# 1D three-body problem (with spherical shell)

1. Aug 11, 2010

### maxverywell

Let's suppose that we have two point particles with masses m1,m2 and the spherical shell with mass M, placed in a line, at distances h1,h2 and H from 0 in that line (0 is the center of some inertial frame of reference). The initial conditions and the equations of motion are the following:

$h_1(0)=H(0)=h_0$

$h_2(0)=0$

$h_1'(0)=h_2'(0)=H'(0)=0$ (time derivative)

(the mass m1 is in the center of the spherical shell at time t=0, but i'm trying to prove that for every t)
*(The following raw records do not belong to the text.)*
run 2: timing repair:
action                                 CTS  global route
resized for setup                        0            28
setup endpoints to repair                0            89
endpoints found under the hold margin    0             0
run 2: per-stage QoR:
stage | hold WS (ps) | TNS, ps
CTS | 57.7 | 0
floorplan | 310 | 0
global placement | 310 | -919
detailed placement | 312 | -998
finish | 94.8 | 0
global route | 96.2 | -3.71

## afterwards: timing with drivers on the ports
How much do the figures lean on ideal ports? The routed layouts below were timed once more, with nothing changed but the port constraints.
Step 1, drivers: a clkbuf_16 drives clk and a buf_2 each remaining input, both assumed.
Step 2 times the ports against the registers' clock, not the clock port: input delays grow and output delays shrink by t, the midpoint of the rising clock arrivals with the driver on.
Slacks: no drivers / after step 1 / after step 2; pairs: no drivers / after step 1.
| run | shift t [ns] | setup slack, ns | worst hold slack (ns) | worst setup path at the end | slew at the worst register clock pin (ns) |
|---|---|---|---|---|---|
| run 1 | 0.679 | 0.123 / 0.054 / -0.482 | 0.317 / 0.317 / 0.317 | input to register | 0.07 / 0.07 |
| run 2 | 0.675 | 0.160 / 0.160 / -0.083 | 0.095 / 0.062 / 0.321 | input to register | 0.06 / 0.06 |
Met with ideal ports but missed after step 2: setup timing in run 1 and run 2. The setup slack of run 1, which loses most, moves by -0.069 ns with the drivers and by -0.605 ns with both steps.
This design comes from an exercise in tuning for small area, a short achievable clock period and few clock cycles per item on the open sky130 flow, not from production work. Power figures rest on the tool's default switching activity, not on a simulated workload.

==> inputs of run F <==
==> flow/design.v (excerpt) <==
module fir (
    input  wire        ap_clk,
    input  wire        ap_rst,
    input  wire        ap_start,
    output wire        ap_done,
    output wire        ap_idle,
    output wire        ap_ready,
    output wire [31:0] y,
    output wire        y_ap_vld,
    output wire [3:0]  c_address0,
    output wire        c_ce0,
    input  wire [31:0] c_q0,
    input  wire [31:0] x
);
reg  [3:0]  cnt;       
reg  [3:0]  ph;        
reg  [3:0]  nvalid;    
reg         done_q;
reg         clr;       
reg  [31:0] ring [0:9];
reg  [31:0] c_reg;
reg  [15:0] bone, btwo, bneg;
reg  [31:0] acc_s, acc_c;
reg  [1:0]  acc_t;      
wire busy_rd = (cnt <= 4'd10);
wire ld_ring = (cnt >= 4'd1) && (cnt <= 4'd10);
assign ap_idle    = ~ap_start;
assign ap_done    = done_q;
assign ap_ready   = done_q;
assign y_ap_vld   = done_q;
assign y          = c_reg;
assign c_ce0      = ap_start & busy_rd;
assign c_address0 = (cnt == 4'd10) ? 4'd0 : ((ph == 4'd9) ? 4'd1 : ph + 4'd2);
always @(posedge ap_clk) begin
    if (ap_rst) begin
  ...
==> flow/config.mk <==
export PLATFORM = sky130hd
export DESIGN_NAME = fir
export DESIGN_NICKNAME = fir
export VERILOG_FILES = /design/flow/design.v
export SDC_FILE = /design/flow/constraint.sdc
export NUM_CORES = 4
export LEC_CHECK = 0
export CAP_MARGIN = 20
export CORE_MARGIN = 2
export CORE_UTILIZATION = 70
export CTS_BUF_LIST = sky130_fd_sc_hd__clkbuf_8
export CTS_CLUSTER_DIAMETER = 60
export CTS_CLUSTER_SIZE = 16
export PLACE_DENSITY = 0.78
export SETUP_SLACK_MARGIN = 4.7
export SLEW_MARGIN = 20
==> flow/constraint.sdc <==
create_clock -name core_clock -period 8.5 [get_ports {ap_clk}]
set_input_delay 1.7000 -clock core_clock [delete_from_list [all_inputs] [get_ports {ap_clk}]]
set_output_delay 1.7000 -clock core_clock [all_outputs]
set_load 0.01 [all_outputs]
standard.sh (not shown) runs the stock make flow with config.mk's settings and CLKGATE_MAP_FILE= SYNTH_SCRIPT=/design/flow/synth_recipe.tcl, a recipe that flattens the netlist after the stock synthesis.
==> flow/flow/run.sh <==
#!/bin/bash
# Standard ORFS layout, with two changes:
#  1. after the standard synthesis, flow/polarity.py re-chooses the polarity of the full adders
#     and XOR gates to drop inverters (same function, same registers);
#  2. ports are buffered with buf_2 instead of the flow's default buffer.
set -euo pipefail
W=$(pwd)
R=$W/orfs/results/$FLOW_PLATFORM/fir/base
bash standard.sh "$R/1_2_yosys.v" > synth.log 2>&1
cp "$R/1_2_yosys.v" "$W/1_2_yosys_standard.v"
python3 flow/polarity.py "$W/1_2_yosys_standard.v" "$R/1_2_yosys.v" > polarity.log 2>&1
export BUFFER_PORTS_ARGS="-buffer_cell sky130_fd_sc_hd__buf_2"
bash standard.sh > layout.log 2>&1
Other scripts of this flow, unchanged in this note and not shown: flow/flow/polarity.py
==> run Y (differences from run F) <==
Settings changed: CORE_UTILIZATION 70 to 60, PLACE_DENSITY 0.78 to 0.7.
==> run G (differences from run F) <==
Settings changed: GPL_TIMING_DRIVEN from default to 1, SETUP_SLACK_MARGIN 4.7 to 4.8.
==> impl_results.md <==
* Internal at approximately 3.2 mW
* CP startpoint: clr
* Status: complete, no violations
* Worst Tran Pin Value at around 670 ps
* Num rows at 67
* Starting Density at roughly 70%
* Flop pwr share at 54.0%
* Cell mode on critical path: fa_2
* WL final at just under 70,000 um
* Via Count at roughly 17,000
* Pwr dens at around 160 nW/um^2
(the above is from run G)
==> impl_results.md <==
* Status: complete, no violations
* Via Count at around 16,000
* Largest cell class: multi-input gates
* CP startpoint: c_reg[25]
* Starting Density at 60.56%
* Share of cells above drive strength 1 at 20.95%
* Cell mode on critical path: fa_1
* Worst Tran Pin Value at approximately 650 ps
* Flop pwr share at 54.1%
* Num rows at between 70 and 80
* Uppermost layer routed: met4
* Pwr top: registers
(the above is from run Y)
==> impl_results.md <==
* Status: complete, no violations
* Cell mode on critical path: fa_2
* CP startpoint: clr
* CP delay by family, top: adder cells
* Starting Density at a little under three quarters
* Pwr dens at about 160 nW/um^2
* Gate Count Post-Synth at about 2,100
* Worst Tran Pin Value at around 710 ps
* Fin crit period at approximately 4000 ps
* Internal at about 3.2 mW
* WL final at between 60,000 and 70,000 um
* Seq power at 2.44 mW
* Placement Cell Area at ~25,000 sq um
* Via Count at between 15,000 and 20,000
* Post-route setup slack at between 4000 and 5000 ps
* Flop pwr share at 54.5%
* Num rows at 67
(the above is from run F)
No functional check of the RTL was part of any run of this note.

[what the ideal ports hide]
In the flow no input, the clock included, has a driving cell. The finished layouts below were timed again as built, in two steps.
Step 1 sets driving cells, clkbuf_16 on the clock port and buf_2 on the other inputs (assumed; they add their load-dependent delay and slew).
Step 2 adds t to the input delays and takes it off the output delays; t is the mean of the earliest and latest rising clock arrival at the registers after step 1. Input paths then give back, and output paths get back, about the clock's delay inside the block.
a / b / c = no drivers / after step 1 / after step 2; a / b = the first two.
run | shift t [ns] | slack for setup (ns) | clock arrival spread, ns | worst register clock-pin slew, ns | worst slew at a driven data input, ns
run F | 0.652 | 4.598 / 4.598 / 4.598 | 0.068 / 0.068 | 0.10 / 0.10 | 0.06
run Y | 0.683 | 4.525 / 4.525 / 4.525 | 0.029 / 0.028 | 0.10 / 0.10 | 0.06
run G | 0.694 | 4.631 / 4.631 / 4.631 | 0.078 / 0.077 | 0.10 / 0.10 | 0.07
After both steps setup and hold are still met in every run listed.
This design comes from an exercise in tuning for small area, a short achievable clock period and few clock cycles on the open sky130 flow, not from production work. In this exercise RTL edits were held to simulation tests only and were not proved equivalent to the original. The flow treats the clock pin as an ideal source. Dropping or thinning the clock tree relies on that and would not hold on a real chip.

==> flow/design.v <==
`timescale 1ns/10ps
module ELA(clk, rst, ready, in_data, data_rd, req, wen, addr, data_wr, done);
	input				clk;
	input				rst;
	input				ready;
	input		[7:0]	in_data;
	input		[7:0]	data_rd;
	output 	reg			req;
	output 	reg			wen;
	output 	reg	[12:0]	addr;
	output 	reg	[7:0]	data_wr;
	output 	reg			done;
localparam S_IDLE = 3'd0, S_ARR = 3'd1, S_PRO = 3'd2, S_TRI = 3'd3, S_DONE = 3'd4;
reg [2:0] st;
reg [6:0] col;
reg [1:0] sub;
reg [4:0] row;
reg [7:0] bestd;   
wire arr = (st == S_ARR);
wire pro = (st == S_PRO);
wire tri_ = (st == S_TRI);
wire c127 = (col == 7'd127);
always @(posedge clk or posedge rst) begin
  if (rst) begin
    st <= S_IDLE; col <= 7'd0; sub <= 2'd0; row <= 5'd0;
    req <= 1'b0; wen <= 1'b0; done <= 1'b0;
  end else begin
    req <= 1'b0;
    case (st)
      S_IDLE: if (ready) begin st <= S_ARR; req <= 1'b1; end
      S_ARR: begin
        col <= col + 7'd1;
        if (c127) begin
          if (row == 5'd0) begin row <= 5'd1; req <= 1'b1; end
          else st <= S_PRO;
        end
      end
      S_PRO: begin
        sub <= sub + 2'd1;
        if (sub == 2'd3) st <= S_TRI;
      end
      S_TRI: begin
        if (c127) begin
          sub <= 2'd0; col <= 7'd0;
          if (row == 5'd31) st <= S_DONE;
          else begin st <= S_ARR; row <= row + 5'd1; req <= 1'b1; end
        end else if (sub == 2'd2) begin
          sub <= 2'd0; col <= col + 7'd1;
        end else sub <= sub + 2'd1;
      end
      default: ;
    endcase
    wen  <= arr | (tri_ & (sub == 2'd2 | c127));
    done <= (st == S_DONE);
  end
end
reg [6:0] off;
always @(*) begin
  off = 7'd0;
  if (pro) off = {6'd0, sub == 2'd2};   
  else if (tri_) begin
    if (sub == 2'd0) off = {6'd0, ~c127};
    else if (sub == 2'd1) off = 7'd2;
  end
end
wire urow = (pro & sub == 2'd1) | (tri_ & (sub != 2'd1));
wire orow = tri_ & (sub == 2'd2 | c127);
always @(posedge clk) begin
  addr <= {(urow ? row - 5'd1 : row), orow, col + off};
end
reg [7:0] UA, UB, LA, LB, LC;
wire u_swap = tri_ & (sub == 2'd0);
wire u_load = (tri_ & (sub == 2'd1)) | (pro & (sub == 2'd2));
wire l_ins  = pro | (tri_ & (sub == 2'd2));
wire [8:0] dif = {1'b0, UA} - {1'b0, LA};
wire [7:0] d = dif[8] ? -dif[7:0] : dif[7:0];
wire [8:0] sum = {1'b0, UA} + {1'b0, LA};
wire take = (sub == 2'd0) | ((col != 7'd0) & (d < bestd));
always @(posedge clk) begin
  if (take) bestd <= d;
  if (arr) data_wr <= in_data;
  else if (take) data_wr <= sum[8:1];
  if (u_swap) begin UA <= UB; UB <= UA; end
  else if (u_load) UA <= data_rd;
  if (l_ins) begin LA <= LC; LB <= data_rd; LC <= LB; end
  else begin LA <= LB; LB <= LC; LC <= LA; end
end
endmodule
Background: an optimization exercise with open tools, aiming at small area and few clock cycles per item. Do not read the settings as production practice. Function was checked by simulation only, so behaviour that the tests miss may differ from the original. Power is estimated from default activity; no workload was simulated.

## alpha
## pipeline_division
module pipeline_division #(
  parameter int DIVINDED_WIDTH = 32,
  parameter int DIVISOR_WIDTH  = 32
)(
  input                           clk_i,
  input                           rst_i,
  input  [DIVINDED_WIDTH - 1 : 0] divinded_i,
  input  [DIVISOR_WIDTH - 1 : 0]  divisor_i,
  input                           valid_i,
  output                          ready_o,
  output [DIVINDED_WIDTH - 1 : 0] quotient_o,
  output [DIVISOR_WIDTH - 1 : 0]  reminder_o,
  output                          valid_o,
  input                           ready_i
);
Size in the first run: ~7500 cells after synthesis, ~990 flip-flops, about 130 I/O pins.
clock: 5.0 ns
lec_check: 0
abc_area: 1
cap_margin: 20
core_margin: 2
core_utilization: 75
cts_buf_list: sky130_fd_sc_hd__clkbuf_8
cts_cluster_size: 20
place_density: 0.85
slew_margin: 20
synth_hierarchical: 1
run.sh (not shown) runs the stock make flow with config.mk's settings and CLKGATE_MAP_FILE= SYNTH_SCRIPT=/design/flow/synth_recipe.tcl, a recipe that flattens the netlist after the stock synthesis.
Testbench counts of alpha, summed over its fixed seeds: cycles 4,048, items 4,000.
Input changes introduced in beta (baseline for comparison: alpha):
Settings: CTS_CLUSTER_DIAMETER now 80, previously not set; CTS_CLUSTER_SIZE now 16, was 20; PLACE_DENSITY now 0.75, was 0.85; CORE_UTILIZATION now 65, was 75.
Findings:
Looking at highest signal layer in the routed design, the met5 result is from alpha; the met4 one comes from beta.
Going from alpha to beta, data arrival time of the critical path shrinks by 0.15 ns.
For the count of clock-buffer cells in the layout, beta came in about 50% lower than alpha did.
Total number of vias was higher in the run labelled alpha.
Total wire length after detailed routing of beta falls short of that of alpha by a little under 10%.
Number of logic stages on the critical path including buffering shrinks by more than 10% when moving from alpha to beta.
Changes observed in beta relative to alpha: total power after layout has decreased; number of cells on the worst reg-to-reg path has decreased.
Cmp beta vs alpha: clock network fraction of total power lower in beta
Cmp alpha and beta / final instance area / higher: alpha
For the global-route wire length before repair, beta came in 13000 µm lower than alpha did.
Setup changes, beta to gamma
Settings: PLACE_DENSITY changed from 0.75 to 0.8; CORE_UTILIZATION changed from 65 to 70.
Findings:
Comparing y dimension of the die for gamma and beta, the smaller number came from gamma. gamma vs beta: post-layout instance count excluding filler cells down slightly. Summary: with beta as the reference, die area in gamma moved down by a little under 10%. Max met3 track utilization from global routing across gamma and beta: gamma. [gamma] total power rose 0.35 mW relative to beta. As far as power of the combinational group is concerned, gamma and beta perform about the same. Re number of non-clock buffers in the layout: gamma and beta aren't equal, and the lower value belongs to gamma. gamma reports its slowest stage cell on the critical path as sky130_fd_sc_hd__nor4_2 while beta reports sky130_fd_sc_hd__edfxtp_1. Looking at clock skew across both flows, gamma is the weaker of the two, with beta ahead.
$\frac{d^2h_1(t)}{dt^2}=-G\frac{m_2}{(h_1-h_2)^2}$

$\frac{d^2h_2(t)}{dt^2}=G\frac{m_1}{(h_1-h_2)^2}+G\frac{M}{(H-h_2)^2}$

$\frac{d^2H(t)}{dt^2}=-G\frac{m_2}{(H-h_2)^2}$

Is there any way to solve this problem (to find the positions of the masses as functions of the time)?

Last edited: Aug 12, 2010
2. Aug 12, 2010

### maxverywell

Î‘nyone? At least tell me if this problem is solvable or not.
It seems quiet easy but the system off differential equantions is hard to solve. Is there any other way to solve it?

Actually what i am trying to prove is $\frac{d^2 h_1(t)}{dt^2}=\frac{d^2 H(t)}{dt^2}$ and that the mass m1 will remain in the center of spherical shell.